## Exercise aim
What is needed is a verbatim copy of all the records.

## Data to examine
[src/rtl/fifoarb_pkg.sv]
// -----------------------------------------------------------------------------
// fifoarb_pkg
// Shared types and helpers for the FIFO write arbiter and its round-robin
// picker.
//   arb_state_t : arbiter FSM states (IDLE, LOCKED)
//   idx_w(n)    : width of an index that can address n items, never below 1
// -----------------------------------------------------------------------------
package fifoarb_pkg;

  typedef enum logic {
    IDLE   = 1'b0,
    LOCKED = 1'b1
  } arb_state_t;

  // $clog2 returns 0 for n <= 1, which would create a zero-width vector.
  function automatic int idx_w(input int n);
    return (n <= 2) ? 1 : $clog2(n);
  endfunction

endpackage

[src/rtl/fifo_wr_arbiter_rr_pick.sv]
// -----------------------------------------------------------------------------
// rr_pick
// Combinational round-robin picker. It scans req cyclically, starting just
// after prev, and returns the first set bit. prev itself is considered last,
// so it can only win again when nobody else is requesting.
//   req   : request vector, one bit per requester
//   prev  : index of the previous winner (must be < N_)
//   idx   : winning index (equals prev when nothing is requested)
//   valid : at least one request bit is set
// -----------------------------------------------------------------------------
module rr_pick
  import fifoarb_pkg::*;
#(
  parameter  int N_ = 4,
  localparam int IW = idx_w(N_)
) (
  input  logic [N_-1:0] req,
  input  logic [IW-1:0] prev,
  output logic [IW-1:0] idx,
  output logic          valid
);

  logic [IW-1:0] cand;

  // NOTE: every output of a combinational block gets a default first;
  // a path that leaves one unassigned would infer a latch.
  always_comb begin
    idx   = prev;
    valid = 1'b0;
    cand  = '0;
    // Walk the offsets from farthest to nearest. The nearest set bit is then
    // the last one assigned, and it wins. The wrap is modulo N_, so this also
    // works when N_ is not a power of two.
    for (int k = N_; k >= 1; k--) begin
      cand = IW'((int'(prev) + k) % N_);
      if (req[cand]) begin
        idx   = cand;
        valid = 1'b1;
      end
    end
  end

endmodule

## Result
[src/rtl/fifoarb_pkg.sv]
// -----------------------------------------------------------------------------
// fifoarb_pkg
// Shared types and helpers for the FIFO write arbiter and its round-robin
// picker.
//   arb_state_t : arbiter FSM states (IDLE, LOCKED)
//   idx_w(n)    : width of an index that can address n items, never below 1
// -----------------------------------------------------------------------------
package fifoarb_pkg;

  typedef enum logic {
    IDLE   = 1'b0,
    LOCKED = 1'b1
  } arb_state_t;

  // $clog2 returns 0 for n <= 1, which would create a zero-width vector.
  function automatic int idx_w(input int n);
    return (n <= 2) ? 1 : $clog2(n);
  endfunction

endpackage

[src/rtl/fifo_wr_arbiter_rr_pick.sv]
// -----------------------------------------------------------------------------
// rr_pick
// Combinational round-robin picker. It scans req cyclically, starting just
// after prev, and returns the first set bit. prev itself is considered last,
// so it can only win again when nobody else is requesting.
//   req   : request vector, one bit per requester
//   prev  : index of the previous winner (must be < N_)
//   idx   : winning index (equals prev when nothing is requested)
//   valid : at least one request bit is set
// -----------------------------------------------------------------------------
module rr_pick
  import fifoarb_pkg::*;
#(
  parameter  int N_ = 4,
  localparam int IW = idx_w(N_)
) (
  input  logic [N_-1:0] req,
  input  logic [IW-1:0] prev,
  output logic [IW-1:0] idx,
  output logic          valid
);

  logic [IW-1:0] cand;

  // NOTE: every output of a combinational block gets a default first;
  // a path that leaves one unassigned would infer a latch.
  always_comb begin
    idx   = prev;
    valid = 1'b0;
    cand  = '0;
    // Walk the offsets from farthest to nearest. The nearest set bit is then
    // the last one assigned, and it wins. The wrap is modulo N_, so this also
    // works when N_ is not a power of two.
    for (int k = N_; k >= 1; k--) begin
      cand = IW'((int'(prev) + k) % N_);
      if (req[cand]) begin
        idx   = cand;
        valid = 1'b1;
      end
    end
  end

endmodule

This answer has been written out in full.